Soil stabilisation and solidification
The use of lime, cement or other binder materials to geotechnically improve areas of weak soil into a construction material is an established and extremely cost-effective construction method. Virtually any soil found on site can be improved for bulk fill applications and to build roads, pavements, embankments, reinforced earth structures, railways, housings and industrial units.
By rehabilitating natural materials in situ, construction can be carried out cost-effectively and quickly. Many years of experience has confirmed this technique as the only viable option for treating weak soils and it has been endorsed by the Highways Agency since 1976. Rising landfill costs have made this option a must for all contractors.
Further information is in the publication The Essential Guide to the Remediation of Brownfield Land:
This document provides guidance on the use of Stabilisation/Solidification (S/S) for the remediation of land affected by contamination, as commonly found on brownfield land or derelict sites.
In situ treatment is typically much more cost-effective than traditional ‘dig and dump’ methods, which incur the cost of vehicle movements, landfill taxes and the importation of virgin aggregate. Treated soils can typically be designed to be stiffer than conventional granular materials, leading to reduced thickness designs for foundations and/or subsequent pavement layers.
Soil stabilisation can shorten construction periods by minimising site preparation requirements, tipping and import activities. The process also enables wet ground to be dried and strengthened, ready for immediate use.
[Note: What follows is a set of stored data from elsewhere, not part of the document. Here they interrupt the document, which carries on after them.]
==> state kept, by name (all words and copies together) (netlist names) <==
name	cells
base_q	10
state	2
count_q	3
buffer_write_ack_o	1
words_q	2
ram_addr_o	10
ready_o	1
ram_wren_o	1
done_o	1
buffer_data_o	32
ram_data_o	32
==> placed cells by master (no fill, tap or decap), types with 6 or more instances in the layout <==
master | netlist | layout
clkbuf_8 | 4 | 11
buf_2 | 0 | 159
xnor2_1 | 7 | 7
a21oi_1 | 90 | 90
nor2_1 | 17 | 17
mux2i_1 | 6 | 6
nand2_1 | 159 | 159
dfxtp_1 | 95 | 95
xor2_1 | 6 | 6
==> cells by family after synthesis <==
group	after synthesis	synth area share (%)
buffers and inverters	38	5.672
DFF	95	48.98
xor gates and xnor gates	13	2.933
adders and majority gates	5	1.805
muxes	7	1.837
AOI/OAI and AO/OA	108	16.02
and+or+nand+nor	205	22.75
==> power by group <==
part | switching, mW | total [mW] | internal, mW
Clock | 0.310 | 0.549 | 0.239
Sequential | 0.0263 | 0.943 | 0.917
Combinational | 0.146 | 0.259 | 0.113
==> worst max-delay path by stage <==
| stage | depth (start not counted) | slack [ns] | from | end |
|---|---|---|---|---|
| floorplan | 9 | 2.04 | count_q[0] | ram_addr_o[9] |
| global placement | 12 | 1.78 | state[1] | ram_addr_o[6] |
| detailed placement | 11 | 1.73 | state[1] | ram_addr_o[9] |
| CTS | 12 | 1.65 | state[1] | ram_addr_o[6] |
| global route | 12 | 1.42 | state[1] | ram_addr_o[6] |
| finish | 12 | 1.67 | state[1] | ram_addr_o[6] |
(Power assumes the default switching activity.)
The addition of quicklime, for instance, instantly dries up wet clays and allows extended working in wet conditions and into the winter.
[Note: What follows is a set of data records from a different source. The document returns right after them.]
**config.mk**
```make
export PLATFORM = sky130hd
export DESIGN_NAME = refresh_cmd_decoder
export DESIGN_NICKNAME = d
export VERILOG_FILES = /design/src/rtl/refresh_pkg.sv /design/src/rtl/dram_cmd_timer.sv /design/src/rtl/refresh_cmd_decoder.sv
export SDC_FILE = /design/constraint.sdc
export NUM_CORES = 1
export LEC_CHECK = 0
export BUFFER_PORTS_ARGS = -buffer_cell sky130_fd_sc_hd__buf_2
export CORE_MARGIN = 2
export CORE_UTILIZATION = 57
export DETAILED_ROUTE_END_ITERATION = 7
export PLACE_DENSITY = 0.77
export SYNTH_ARGS = -nofsm -noshare
export SYNTH_HDL_FRONTEND = slang
export SYNTH_SLANG_ARGS = --single-unit
```
**constraint.sdc**
```tcl
create_clock -name clk -period 4.61 [get_ports clk]
set_clock_uncertainty 0.2 [all_clocks]
set_input_delay 0.922 -clock clk [delete_from_list [all_inputs] [get_ports clk]]
set_output_delay 0.922 -clock clk [all_outputs]
set_load 0.01 [all_outputs]
```
**src/rtl/refresh_pkg.sv**
```systemverilog
// Shared command codes, FSM state encodings and pin decode for the DRAM refresh command path.
package refresh_pkg;

  localparam int TMR_W = 8;

  typedef enum logic [2:0] {
    CMD_DESELECT  = 3'd0,
    CMD_NOP       = 3'd1,
    CMD_ACTIVATE  = 3'd2,
    CMD_READ      = 3'd3,
    CMD_WRITE     = 3'd4,
    CMD_PRECHARGE = 3'd5,
    CMD_REFRESH   = 3'd6,
    CMD_MODE_REG  = 3'd7
  } cmd_t;

  typedef enum logic [1:0] {
    ST_IDLE      = 2'd0,
    ST_ACTIVE    = 2'd1,
    ST_REFRESH   = 2'd2,
    ST_PRECHARGE = 2'd3
  } state_t;

  // The reserved pattern 110 decodes as NOP; callers flag it separately.
  function automatic cmd_t decode_cmd(input logic cs, input logic ras,
                                      input logic cas, input logic we);
    cmd_t c;
    if (cs) begin
      c = CMD_DESELECT;
    end else begin
      case ({ras, cas, we})
        3'b111:  c = CMD_NOP;
        3'b011:  c = CMD_ACTIVATE;
        3'b101:  c = CMD_READ;
        3'b100:  c = CMD_WRITE;
        3'b010:  c = CMD_PRECHARGE;
        3'b001:  c = CMD_REFRESH;
        3'b000:  c = CMD_MODE_REG;
        default: c = CMD_NOP;
      endcase
    end
    return c;
  endfunction

  function automatic logic is_reserved(input logic cs, input logic ras,
                                       input logic cas, input logic we);
    return !cs && ({ras, cas, we} == 3'b110);
  endfunction

endpackage

```
**src/rtl/dram_cmd_timer.sv**
```systemverilog
// 8-bit loadable down-counter; done is high while the count is zero.
// Load takes priority over counting; the counter holds at zero.
module dram_cmd_timer
  import refresh_pkg::*;
(
  input  logic             clk,
  input  logic             rst_n,
  input  logic             load,
  input  logic [TMR_W-1:0] load_val,
  output logic             done
);

  logic [TMR_W-1:0] count;

  always_ff @(posedge clk) begin
    if (!rst_n) begin
      count <= '0;
    end else if (load) begin
      count <= load_val;
    end else if (count != '0) begin
      count <= count - 1'b1;
    end
  end

  assign done = (count == '0);

endmodule

```
**src/rtl/refresh_cmd_decoder.sv**
```systemverilog
// DRAM command decoder with bank/refresh FSM; all outputs registered one cycle after pin sampling, no backpressure.
// Optional REFRESH_COUNT_EN adds a 16-bit wrapping count of accepted REFRESH commands.
module refresh_cmd_decoder
  import refresh_pkg::*;
#(
  parameter int unsigned T_RFC = 8,
  parameter int unsigned T_RP  = 3,
  parameter int unsigned T_RCD = 2
) (
  input  logic        clk,
  input  logic        rst_n,
  input  logic        CS,
  input  logic        RAS,
  input  logic        CAS,
  input  logic        WE,
  output logic [2:0]  cmd_code,
  output logic        cmd_valid,
  output logic        refresh_busy,
  output logic        refresh_done,
  output logic        bank_open,
  output logic        proto_err,
`ifdef REFRESH_COUNT_EN
  output logic [15:0] refresh_count,
`endif
  output logic        timing_err
);

  // Timer is loaded with N-1 so the state lasts N cycles ending on done.
  localparam logic [TMR_W-1:0] RFC_LD = TMR_W'(T_RFC - 1);
  localparam logic [TMR_W-1:0] RP_LD  = TMR_W'(T_RP - 1);
  localparam logic [TMR_W-1:0] RCD_LD = TMR_W'(T_RCD - 1);

  state_t           state;
  state_t           nxt_state;
  cmd_t             cmd;
  logic             rsv;
  logic             real_cmd;
  logic             tmr_load;
  logic [TMR_W-1:0] tmr_val;
  logic             tmr_done;
  logic             p_err;
  logic             t_err;
  logic             ref_acc;

  assign cmd      = decode_cmd(CS, RAS, CAS, WE);
  assign rsv      = is_reserved(CS, RAS, CAS, WE);
  assign real_cmd = (cmd != CMD_DESELECT) && (cmd != CMD_NOP);

  // One timer serves tRCD in ACTIVE and tRFC/tRP in the busy states;
  // those phases never overlap.
  dram_cmd_timer u_timer (
    .clk      (clk),
    .rst_n    (rst_n),
    .load     (tmr_load),
    .load_val (tmr_val),
    .done     (tmr_done)
  );

  always_comb begin
    nxt_state = state;
    tmr_load  = 1'b0;
    tmr_val   = '0;
    p_err     = rsv;
    t_err     = 1'b0;
    ref_acc   = 1'b0;
    case (state)
      ST_IDLE: begin
        case (cmd)
          CMD_REFRESH: begin
            nxt_state = ST_REFRESH;
            tmr_load  = 1'b1;
            tmr_val   = RFC_LD;
            ref_acc   = 1'b1;
          end
          CMD_ACTIVATE: begin
            nxt_state = ST_ACTIVE;
            tmr_load  = 1'b1;
            tmr_val   = RCD_LD;
          end
          CMD_READ, CMD_WRITE: p_err = 1'b1;
          default: ;
        endcase
      end
      ST_ACTIVE: begin
        case (cmd)
          CMD_PRECHARGE: begin
            nxt_state = ST_PRECHARGE;
            tmr_load  = 1'b1;
            tmr_val   = RP_LD;
          end
          CMD_REFRESH, CMD_ACTIVATE, CMD_MODE_REG: p_err = 1'b1;
          CMD_READ, CMD_WRITE: t_err = !tmr_done;
          default: ;
        endcase
      end
      default: begin
        // Busy states ignore every real command, including one in the last cycle.
        t_err = real_cmd;
        if (tmr_done) nxt_state = ST_IDLE;
      end
    endcase
  end

  always_ff @(posedge clk) begin
    if (!rst_n) begin
      state        <= ST_IDLE;
      cmd_code     <= '0;
      cmd_valid    <= 1'b0;
      refresh_busy <= 1'b0;
      refresh_done <= 1'b0;
      bank_open    <= 1'b0;
      proto_err    <= 1'b0;
      timing_err   <= 1'b0;
`ifdef REFRESH_COUNT_EN
      refresh_count <= '0;
`endif
    end else begin
      state        <= nxt_state;
      cmd_code     <= cmd;
      cmd_valid    <= real_cmd;
      refresh_busy <= (nxt_state == ST_REFRESH);
      refresh_done <= (state == ST_REFRESH) && tmr_done;
      bank_open    <= (nxt_state == ST_ACTIVE);
      proto_err    <= p_err;
      timing_err   <= t_err;
`ifdef REFRESH_COUNT_EN
      if (ref_acc) refresh_count <= refresh_count + 16'd1;
`endif
    end
  end

`ifndef REFRESH_COUNT_EN
  logic unused_ref_acc;
  assign unused_ref_acc = ref_acc;
`endif

endmodule

```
Importation of large quantities of valuable resources to site, such as Type 1 sub base materials, can be completely avoided by treating in situ soils, using a quick and simple treatment process, to achieve equivalent or higher levels of structural stiffness.
Conventional ground improvement techniques involve the excavation and removal of inappropriate materials, followed by the importation of large quantities of virgin aggregates. Associated construction activities and vehicle movements – which can run to hundreds or even thousands for large projects – can be replaced by the importation and in situ mixing of small quantities of cementitious powders. The result is lower cost, lower congestion and less neighbour conflict.
Avoidance of landfill tax
Soil stabilisation uses in situ soils already available on site. These are improved to give the properties required for construction. This can vary from a simple process to enable use in landscaping or embankments right through to use in structural applications. As all available soils can be used, tipping is virtually eliminated as well as associated tipping charges.